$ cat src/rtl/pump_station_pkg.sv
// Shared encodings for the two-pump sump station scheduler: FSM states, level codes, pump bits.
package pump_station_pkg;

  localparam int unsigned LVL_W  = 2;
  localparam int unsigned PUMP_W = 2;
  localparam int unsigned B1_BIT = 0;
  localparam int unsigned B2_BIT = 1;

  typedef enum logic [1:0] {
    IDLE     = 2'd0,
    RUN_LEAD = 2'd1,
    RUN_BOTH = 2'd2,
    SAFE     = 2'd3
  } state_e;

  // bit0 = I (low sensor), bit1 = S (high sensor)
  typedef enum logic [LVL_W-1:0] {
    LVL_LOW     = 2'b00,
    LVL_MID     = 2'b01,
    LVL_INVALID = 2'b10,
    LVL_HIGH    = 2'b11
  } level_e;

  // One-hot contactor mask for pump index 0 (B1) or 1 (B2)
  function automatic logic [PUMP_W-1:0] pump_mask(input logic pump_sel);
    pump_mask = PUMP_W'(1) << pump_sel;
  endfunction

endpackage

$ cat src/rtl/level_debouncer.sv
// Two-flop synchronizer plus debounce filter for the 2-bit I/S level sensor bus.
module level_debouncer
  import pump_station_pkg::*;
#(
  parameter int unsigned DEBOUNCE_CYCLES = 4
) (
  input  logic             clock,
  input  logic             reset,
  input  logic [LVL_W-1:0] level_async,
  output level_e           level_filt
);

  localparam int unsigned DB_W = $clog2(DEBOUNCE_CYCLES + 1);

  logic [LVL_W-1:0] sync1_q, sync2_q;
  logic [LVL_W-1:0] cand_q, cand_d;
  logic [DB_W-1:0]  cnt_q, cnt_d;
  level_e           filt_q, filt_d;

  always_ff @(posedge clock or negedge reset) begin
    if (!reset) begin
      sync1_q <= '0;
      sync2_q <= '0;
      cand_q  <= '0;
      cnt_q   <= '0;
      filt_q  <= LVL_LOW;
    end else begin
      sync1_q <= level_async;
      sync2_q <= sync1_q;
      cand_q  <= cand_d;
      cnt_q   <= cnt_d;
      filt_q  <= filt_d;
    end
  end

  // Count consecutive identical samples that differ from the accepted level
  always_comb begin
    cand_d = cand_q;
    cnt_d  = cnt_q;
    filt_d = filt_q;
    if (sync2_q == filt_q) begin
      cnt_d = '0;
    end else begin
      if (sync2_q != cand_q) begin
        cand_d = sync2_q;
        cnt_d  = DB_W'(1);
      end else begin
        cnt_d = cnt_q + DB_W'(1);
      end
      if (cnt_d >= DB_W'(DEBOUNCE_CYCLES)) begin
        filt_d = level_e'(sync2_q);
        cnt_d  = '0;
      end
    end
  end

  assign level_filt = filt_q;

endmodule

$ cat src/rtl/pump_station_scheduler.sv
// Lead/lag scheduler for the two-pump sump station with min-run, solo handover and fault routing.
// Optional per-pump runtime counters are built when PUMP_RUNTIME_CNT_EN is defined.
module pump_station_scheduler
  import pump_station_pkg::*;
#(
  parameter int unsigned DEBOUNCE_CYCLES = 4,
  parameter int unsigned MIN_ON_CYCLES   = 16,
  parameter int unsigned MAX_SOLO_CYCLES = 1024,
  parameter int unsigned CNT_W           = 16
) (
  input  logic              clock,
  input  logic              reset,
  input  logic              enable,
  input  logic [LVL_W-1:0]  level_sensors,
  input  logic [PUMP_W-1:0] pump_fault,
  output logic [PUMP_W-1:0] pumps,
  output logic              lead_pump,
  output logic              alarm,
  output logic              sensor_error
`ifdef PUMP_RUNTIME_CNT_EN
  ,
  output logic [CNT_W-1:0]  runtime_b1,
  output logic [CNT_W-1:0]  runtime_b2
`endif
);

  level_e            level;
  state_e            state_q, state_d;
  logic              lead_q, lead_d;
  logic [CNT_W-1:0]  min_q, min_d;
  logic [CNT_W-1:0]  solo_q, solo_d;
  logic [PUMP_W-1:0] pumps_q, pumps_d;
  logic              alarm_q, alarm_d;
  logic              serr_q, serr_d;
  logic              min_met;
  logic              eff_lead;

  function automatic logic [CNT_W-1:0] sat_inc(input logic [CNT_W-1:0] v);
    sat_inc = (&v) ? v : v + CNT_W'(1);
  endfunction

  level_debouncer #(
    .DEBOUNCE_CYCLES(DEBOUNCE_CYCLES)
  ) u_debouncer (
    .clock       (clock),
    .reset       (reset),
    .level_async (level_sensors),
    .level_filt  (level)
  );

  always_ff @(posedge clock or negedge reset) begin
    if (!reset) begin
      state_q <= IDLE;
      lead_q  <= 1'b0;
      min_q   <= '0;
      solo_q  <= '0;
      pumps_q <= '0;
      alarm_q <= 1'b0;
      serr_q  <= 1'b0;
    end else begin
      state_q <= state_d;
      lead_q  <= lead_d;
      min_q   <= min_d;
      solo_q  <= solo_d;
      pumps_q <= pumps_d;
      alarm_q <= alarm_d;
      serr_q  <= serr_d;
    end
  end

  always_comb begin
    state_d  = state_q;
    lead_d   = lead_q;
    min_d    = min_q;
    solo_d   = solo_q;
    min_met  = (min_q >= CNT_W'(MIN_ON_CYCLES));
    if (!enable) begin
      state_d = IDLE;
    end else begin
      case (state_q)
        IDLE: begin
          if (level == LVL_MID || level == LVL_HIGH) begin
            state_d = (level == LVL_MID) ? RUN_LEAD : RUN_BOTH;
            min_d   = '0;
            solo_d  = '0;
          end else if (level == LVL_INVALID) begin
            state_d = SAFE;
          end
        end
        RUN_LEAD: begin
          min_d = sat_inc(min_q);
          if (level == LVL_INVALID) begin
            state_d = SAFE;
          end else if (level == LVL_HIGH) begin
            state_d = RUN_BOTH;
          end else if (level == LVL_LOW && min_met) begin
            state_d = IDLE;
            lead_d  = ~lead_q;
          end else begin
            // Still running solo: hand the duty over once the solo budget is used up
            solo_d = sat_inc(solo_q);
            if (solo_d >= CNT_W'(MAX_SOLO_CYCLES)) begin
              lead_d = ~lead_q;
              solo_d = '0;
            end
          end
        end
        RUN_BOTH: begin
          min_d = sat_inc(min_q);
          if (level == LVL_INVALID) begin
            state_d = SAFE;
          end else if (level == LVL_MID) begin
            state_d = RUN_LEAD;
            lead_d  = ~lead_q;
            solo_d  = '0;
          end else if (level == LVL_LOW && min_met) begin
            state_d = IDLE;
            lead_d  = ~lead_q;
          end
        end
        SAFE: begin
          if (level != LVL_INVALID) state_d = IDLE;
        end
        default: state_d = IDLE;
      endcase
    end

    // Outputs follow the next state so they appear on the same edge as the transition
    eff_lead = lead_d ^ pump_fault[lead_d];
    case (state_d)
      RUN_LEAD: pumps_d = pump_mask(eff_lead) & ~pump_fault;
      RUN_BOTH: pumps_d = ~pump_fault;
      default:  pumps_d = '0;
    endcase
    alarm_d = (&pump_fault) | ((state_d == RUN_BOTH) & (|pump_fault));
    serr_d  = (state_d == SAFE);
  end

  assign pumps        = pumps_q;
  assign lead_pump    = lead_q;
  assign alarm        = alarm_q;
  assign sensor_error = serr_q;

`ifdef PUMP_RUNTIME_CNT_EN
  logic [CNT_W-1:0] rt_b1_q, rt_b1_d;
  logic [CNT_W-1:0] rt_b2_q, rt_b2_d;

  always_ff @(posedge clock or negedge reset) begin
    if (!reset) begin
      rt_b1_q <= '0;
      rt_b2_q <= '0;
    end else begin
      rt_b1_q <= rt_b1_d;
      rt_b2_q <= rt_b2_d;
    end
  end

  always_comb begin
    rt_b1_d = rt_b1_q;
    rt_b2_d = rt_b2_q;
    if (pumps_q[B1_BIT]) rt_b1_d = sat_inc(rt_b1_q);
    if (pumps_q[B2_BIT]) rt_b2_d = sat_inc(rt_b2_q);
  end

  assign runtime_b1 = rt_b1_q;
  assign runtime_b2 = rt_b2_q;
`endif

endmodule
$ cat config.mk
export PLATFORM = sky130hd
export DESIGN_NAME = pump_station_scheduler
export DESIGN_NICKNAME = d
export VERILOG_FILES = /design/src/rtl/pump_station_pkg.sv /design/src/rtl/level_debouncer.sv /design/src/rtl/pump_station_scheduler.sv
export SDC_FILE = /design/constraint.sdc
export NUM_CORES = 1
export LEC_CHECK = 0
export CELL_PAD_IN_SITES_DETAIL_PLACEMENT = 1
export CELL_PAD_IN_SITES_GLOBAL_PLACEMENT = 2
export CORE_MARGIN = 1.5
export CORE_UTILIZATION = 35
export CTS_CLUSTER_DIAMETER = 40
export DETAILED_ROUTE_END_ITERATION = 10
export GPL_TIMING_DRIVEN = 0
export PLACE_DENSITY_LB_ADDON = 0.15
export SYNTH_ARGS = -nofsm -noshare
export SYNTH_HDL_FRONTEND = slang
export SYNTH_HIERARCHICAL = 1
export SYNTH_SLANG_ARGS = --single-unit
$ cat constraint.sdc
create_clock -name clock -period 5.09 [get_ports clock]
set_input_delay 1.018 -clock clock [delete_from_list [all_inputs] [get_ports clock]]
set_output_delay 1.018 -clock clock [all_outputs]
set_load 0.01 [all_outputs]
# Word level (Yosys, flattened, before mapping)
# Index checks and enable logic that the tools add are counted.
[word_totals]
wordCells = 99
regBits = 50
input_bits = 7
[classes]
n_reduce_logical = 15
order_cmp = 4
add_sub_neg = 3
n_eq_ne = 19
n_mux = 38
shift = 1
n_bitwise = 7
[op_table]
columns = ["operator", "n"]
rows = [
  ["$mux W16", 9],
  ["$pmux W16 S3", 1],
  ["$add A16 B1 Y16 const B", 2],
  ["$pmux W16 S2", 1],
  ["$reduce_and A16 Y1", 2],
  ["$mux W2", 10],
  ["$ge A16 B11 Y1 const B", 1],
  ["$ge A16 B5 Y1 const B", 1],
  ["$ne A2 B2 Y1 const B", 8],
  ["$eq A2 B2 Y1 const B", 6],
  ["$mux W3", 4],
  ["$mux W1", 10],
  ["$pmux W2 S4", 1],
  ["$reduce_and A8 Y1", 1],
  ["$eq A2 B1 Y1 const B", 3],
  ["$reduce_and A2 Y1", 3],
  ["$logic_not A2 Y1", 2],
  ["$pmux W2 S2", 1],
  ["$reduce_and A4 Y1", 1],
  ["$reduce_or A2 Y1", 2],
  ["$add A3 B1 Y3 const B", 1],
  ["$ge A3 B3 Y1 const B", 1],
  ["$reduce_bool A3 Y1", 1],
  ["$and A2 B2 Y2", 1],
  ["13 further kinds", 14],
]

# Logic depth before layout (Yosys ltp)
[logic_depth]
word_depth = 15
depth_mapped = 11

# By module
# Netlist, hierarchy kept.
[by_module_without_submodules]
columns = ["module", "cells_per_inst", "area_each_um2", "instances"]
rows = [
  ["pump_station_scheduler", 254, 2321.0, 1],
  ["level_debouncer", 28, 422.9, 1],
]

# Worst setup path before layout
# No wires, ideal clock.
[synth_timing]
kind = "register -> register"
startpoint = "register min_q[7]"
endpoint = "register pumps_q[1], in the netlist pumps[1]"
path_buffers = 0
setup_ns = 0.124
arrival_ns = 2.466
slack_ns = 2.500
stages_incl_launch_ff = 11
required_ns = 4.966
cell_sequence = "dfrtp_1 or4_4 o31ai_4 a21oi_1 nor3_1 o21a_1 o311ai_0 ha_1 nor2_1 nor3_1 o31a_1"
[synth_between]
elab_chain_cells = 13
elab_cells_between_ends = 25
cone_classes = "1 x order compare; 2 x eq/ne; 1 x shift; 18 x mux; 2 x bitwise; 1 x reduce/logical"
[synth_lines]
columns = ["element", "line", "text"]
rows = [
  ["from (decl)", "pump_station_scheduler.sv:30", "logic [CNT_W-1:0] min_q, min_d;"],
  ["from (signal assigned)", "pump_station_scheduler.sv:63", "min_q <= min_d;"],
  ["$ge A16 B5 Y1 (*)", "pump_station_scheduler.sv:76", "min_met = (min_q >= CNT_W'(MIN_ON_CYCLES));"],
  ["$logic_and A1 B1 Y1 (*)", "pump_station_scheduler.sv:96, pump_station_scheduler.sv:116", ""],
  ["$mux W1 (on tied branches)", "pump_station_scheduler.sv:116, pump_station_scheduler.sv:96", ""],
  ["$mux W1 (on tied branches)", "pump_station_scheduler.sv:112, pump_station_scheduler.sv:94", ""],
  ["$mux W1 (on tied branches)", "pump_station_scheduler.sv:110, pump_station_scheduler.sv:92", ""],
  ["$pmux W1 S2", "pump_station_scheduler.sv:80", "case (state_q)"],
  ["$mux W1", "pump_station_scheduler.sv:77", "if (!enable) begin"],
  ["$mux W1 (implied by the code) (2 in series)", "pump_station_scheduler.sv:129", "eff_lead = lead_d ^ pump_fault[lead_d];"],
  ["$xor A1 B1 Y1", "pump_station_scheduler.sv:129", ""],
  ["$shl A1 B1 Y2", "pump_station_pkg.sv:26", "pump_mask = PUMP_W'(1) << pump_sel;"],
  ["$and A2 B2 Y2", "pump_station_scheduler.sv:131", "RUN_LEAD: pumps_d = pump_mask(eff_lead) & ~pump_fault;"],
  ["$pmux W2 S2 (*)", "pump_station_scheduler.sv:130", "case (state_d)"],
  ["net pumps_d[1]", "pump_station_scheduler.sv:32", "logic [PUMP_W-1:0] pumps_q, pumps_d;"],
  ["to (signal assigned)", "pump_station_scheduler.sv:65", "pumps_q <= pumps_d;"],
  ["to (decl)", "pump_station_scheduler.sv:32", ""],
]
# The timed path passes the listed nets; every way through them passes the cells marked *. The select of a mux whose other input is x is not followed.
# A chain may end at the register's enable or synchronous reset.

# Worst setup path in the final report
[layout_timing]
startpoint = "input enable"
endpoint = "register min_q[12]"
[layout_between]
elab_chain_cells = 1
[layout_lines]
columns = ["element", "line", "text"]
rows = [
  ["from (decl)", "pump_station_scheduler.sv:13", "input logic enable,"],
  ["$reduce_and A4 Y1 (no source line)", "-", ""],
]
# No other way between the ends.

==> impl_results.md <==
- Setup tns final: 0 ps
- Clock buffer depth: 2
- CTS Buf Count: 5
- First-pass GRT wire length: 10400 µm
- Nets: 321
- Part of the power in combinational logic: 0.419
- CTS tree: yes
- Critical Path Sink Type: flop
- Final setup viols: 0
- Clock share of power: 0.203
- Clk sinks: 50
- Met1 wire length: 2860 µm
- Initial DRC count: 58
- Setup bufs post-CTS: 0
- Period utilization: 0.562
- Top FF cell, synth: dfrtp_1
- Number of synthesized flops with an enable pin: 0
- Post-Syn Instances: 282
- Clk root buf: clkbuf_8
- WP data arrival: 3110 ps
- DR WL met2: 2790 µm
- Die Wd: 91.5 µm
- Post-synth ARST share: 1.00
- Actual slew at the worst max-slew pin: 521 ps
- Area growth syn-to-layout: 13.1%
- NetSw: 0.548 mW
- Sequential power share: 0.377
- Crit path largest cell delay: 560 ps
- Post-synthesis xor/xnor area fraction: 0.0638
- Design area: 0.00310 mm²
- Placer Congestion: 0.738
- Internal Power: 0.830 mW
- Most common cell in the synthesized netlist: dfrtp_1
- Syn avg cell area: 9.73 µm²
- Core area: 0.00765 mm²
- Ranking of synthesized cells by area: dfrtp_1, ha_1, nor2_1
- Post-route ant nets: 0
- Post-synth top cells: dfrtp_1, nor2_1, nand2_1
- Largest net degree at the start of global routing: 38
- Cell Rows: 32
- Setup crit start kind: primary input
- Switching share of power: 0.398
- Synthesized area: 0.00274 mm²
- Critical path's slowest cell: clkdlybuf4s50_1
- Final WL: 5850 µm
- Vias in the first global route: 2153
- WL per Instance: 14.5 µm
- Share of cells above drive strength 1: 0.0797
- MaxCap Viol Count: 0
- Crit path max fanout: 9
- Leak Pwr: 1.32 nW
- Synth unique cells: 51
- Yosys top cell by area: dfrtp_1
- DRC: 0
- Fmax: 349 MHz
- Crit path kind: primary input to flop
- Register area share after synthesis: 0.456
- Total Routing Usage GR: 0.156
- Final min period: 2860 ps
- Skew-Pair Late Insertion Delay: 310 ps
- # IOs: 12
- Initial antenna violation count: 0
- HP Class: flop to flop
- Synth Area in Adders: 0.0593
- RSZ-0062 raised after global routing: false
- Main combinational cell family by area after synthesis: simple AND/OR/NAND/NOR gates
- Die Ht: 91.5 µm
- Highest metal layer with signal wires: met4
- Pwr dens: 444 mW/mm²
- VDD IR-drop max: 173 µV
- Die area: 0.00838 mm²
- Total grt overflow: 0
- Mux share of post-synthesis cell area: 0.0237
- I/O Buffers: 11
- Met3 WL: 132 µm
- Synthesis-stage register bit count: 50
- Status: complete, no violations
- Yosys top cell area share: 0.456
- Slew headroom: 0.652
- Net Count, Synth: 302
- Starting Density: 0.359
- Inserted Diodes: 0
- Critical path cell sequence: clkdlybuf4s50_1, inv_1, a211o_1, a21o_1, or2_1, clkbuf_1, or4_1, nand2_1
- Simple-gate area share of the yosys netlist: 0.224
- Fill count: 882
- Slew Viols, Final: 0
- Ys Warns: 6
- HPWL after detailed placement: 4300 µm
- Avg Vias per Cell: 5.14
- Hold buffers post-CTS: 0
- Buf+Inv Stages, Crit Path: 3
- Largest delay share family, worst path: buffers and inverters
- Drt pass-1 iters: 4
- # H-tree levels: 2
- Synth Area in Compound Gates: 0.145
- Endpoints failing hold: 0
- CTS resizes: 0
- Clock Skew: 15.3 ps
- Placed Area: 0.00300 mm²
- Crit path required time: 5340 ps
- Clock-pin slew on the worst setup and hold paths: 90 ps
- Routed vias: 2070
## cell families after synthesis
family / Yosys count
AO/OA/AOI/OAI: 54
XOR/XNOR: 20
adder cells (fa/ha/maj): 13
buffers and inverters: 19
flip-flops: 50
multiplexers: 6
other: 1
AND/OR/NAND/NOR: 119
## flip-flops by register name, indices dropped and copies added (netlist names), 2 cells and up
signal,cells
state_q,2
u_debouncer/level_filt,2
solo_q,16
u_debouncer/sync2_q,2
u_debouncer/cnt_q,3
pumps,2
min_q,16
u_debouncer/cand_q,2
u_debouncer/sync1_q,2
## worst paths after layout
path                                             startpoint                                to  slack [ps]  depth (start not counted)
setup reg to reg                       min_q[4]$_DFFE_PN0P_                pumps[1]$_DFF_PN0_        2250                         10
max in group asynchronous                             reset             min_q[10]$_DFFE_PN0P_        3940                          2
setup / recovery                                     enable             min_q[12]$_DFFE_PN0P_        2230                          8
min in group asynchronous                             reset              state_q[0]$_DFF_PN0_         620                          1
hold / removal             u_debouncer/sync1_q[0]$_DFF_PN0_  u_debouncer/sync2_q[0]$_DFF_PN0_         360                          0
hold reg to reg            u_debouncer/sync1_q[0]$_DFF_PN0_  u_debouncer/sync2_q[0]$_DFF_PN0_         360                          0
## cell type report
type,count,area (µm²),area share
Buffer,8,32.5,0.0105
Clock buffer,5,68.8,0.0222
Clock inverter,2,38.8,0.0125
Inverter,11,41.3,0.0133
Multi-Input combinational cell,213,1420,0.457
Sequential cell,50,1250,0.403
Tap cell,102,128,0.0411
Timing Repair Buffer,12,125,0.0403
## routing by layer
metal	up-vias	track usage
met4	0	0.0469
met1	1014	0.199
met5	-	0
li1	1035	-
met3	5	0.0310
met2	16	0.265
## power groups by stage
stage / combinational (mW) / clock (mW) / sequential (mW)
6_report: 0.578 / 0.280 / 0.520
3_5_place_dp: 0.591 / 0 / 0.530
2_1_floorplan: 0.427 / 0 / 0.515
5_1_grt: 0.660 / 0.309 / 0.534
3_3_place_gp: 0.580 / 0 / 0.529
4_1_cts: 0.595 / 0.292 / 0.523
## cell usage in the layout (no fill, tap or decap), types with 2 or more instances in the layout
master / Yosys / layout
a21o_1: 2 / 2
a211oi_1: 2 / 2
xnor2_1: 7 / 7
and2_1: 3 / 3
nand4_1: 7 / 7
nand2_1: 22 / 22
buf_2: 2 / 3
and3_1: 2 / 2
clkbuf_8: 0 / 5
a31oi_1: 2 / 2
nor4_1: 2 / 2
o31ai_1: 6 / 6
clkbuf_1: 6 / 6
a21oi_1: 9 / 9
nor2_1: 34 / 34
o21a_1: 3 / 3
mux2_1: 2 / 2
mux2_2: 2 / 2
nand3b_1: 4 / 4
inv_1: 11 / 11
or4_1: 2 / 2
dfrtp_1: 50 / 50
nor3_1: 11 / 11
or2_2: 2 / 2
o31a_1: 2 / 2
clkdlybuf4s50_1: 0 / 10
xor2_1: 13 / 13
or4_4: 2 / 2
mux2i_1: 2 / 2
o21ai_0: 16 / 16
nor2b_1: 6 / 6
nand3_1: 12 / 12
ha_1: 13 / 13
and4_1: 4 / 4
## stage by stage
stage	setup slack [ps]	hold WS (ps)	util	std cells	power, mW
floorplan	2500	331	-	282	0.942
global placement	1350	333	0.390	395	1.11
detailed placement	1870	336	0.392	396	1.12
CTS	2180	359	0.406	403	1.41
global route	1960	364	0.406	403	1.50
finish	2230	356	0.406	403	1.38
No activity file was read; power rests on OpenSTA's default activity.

──────────────────────────────

> [Exercise directions] Reproduce word for word only the first line of the listing above and each line after it through the line with "filt_d = filt_q;".

> [Solution to the problem]
$ cat src/rtl/pump_station_pkg.sv
// Shared encodings for the two-pump sump station scheduler: FSM states, level codes, pump bits.
package pump_station_pkg;

  localparam int unsigned LVL_W  = 2;
  localparam int unsigned PUMP_W = 2;
  localparam int unsigned B1_BIT = 0;
  localparam int unsigned B2_BIT = 1;

  typedef enum logic [1:0] {
    IDLE     = 2'd0,
    RUN_LEAD = 2'd1,
    RUN_BOTH = 2'd2,
    SAFE     = 2'd3
  } state_e;

  // bit0 = I (low sensor), bit1 = S (high sensor)
  typedef enum logic [LVL_W-1:0] {
    LVL_LOW     = 2'b00,
    LVL_MID     = 2'b01,
    LVL_INVALID = 2'b10,
    LVL_HIGH    = 2'b11
  } level_e;

  // One-hot contactor mask for pump index 0 (B1) or 1 (B2)
  function automatic logic [PUMP_W-1:0] pump_mask(input logic pump_sel);
    pump_mask = PUMP_W'(1) << pump_sel;
  endfunction

endpackage

$ cat src/rtl/level_debouncer.sv
// Two-flop synchronizer plus debounce filter for the 2-bit I/S level sensor bus.
module level_debouncer
  import pump_station_pkg::*;
#(
  parameter int unsigned DEBOUNCE_CYCLES = 4
) (
  input  logic             clock,
  input  logic             reset,
  input  logic [LVL_W-1:0] level_async,
  output level_e           level_filt
);

  localparam int unsigned DB_W = $clog2(DEBOUNCE_CYCLES + 1);

  logic [LVL_W-1:0] sync1_q, sync2_q;
  logic [LVL_W-1:0] cand_q, cand_d;
  logic [DB_W-1:0]  cnt_q, cnt_d;
  level_e           filt_q, filt_d;

  always_ff @(posedge clock or negedge reset) begin
    if (!reset) begin
      sync1_q <= '0;
      sync2_q <= '0;
      cand_q  <= '0;
      cnt_q   <= '0;
      filt_q  <= LVL_LOW;
    end else begin
      sync1_q <= level_async;
      sync2_q <= sync1_q;
      cand_q  <= cand_d;
      cnt_q   <= cnt_d;
      filt_q  <= filt_d;
    end
  end

  // Count consecutive identical samples that differ from the accepted level
  always_comb begin
    cand_d = cand_q;
    cnt_d  = cnt_q;
    filt_d = filt_q;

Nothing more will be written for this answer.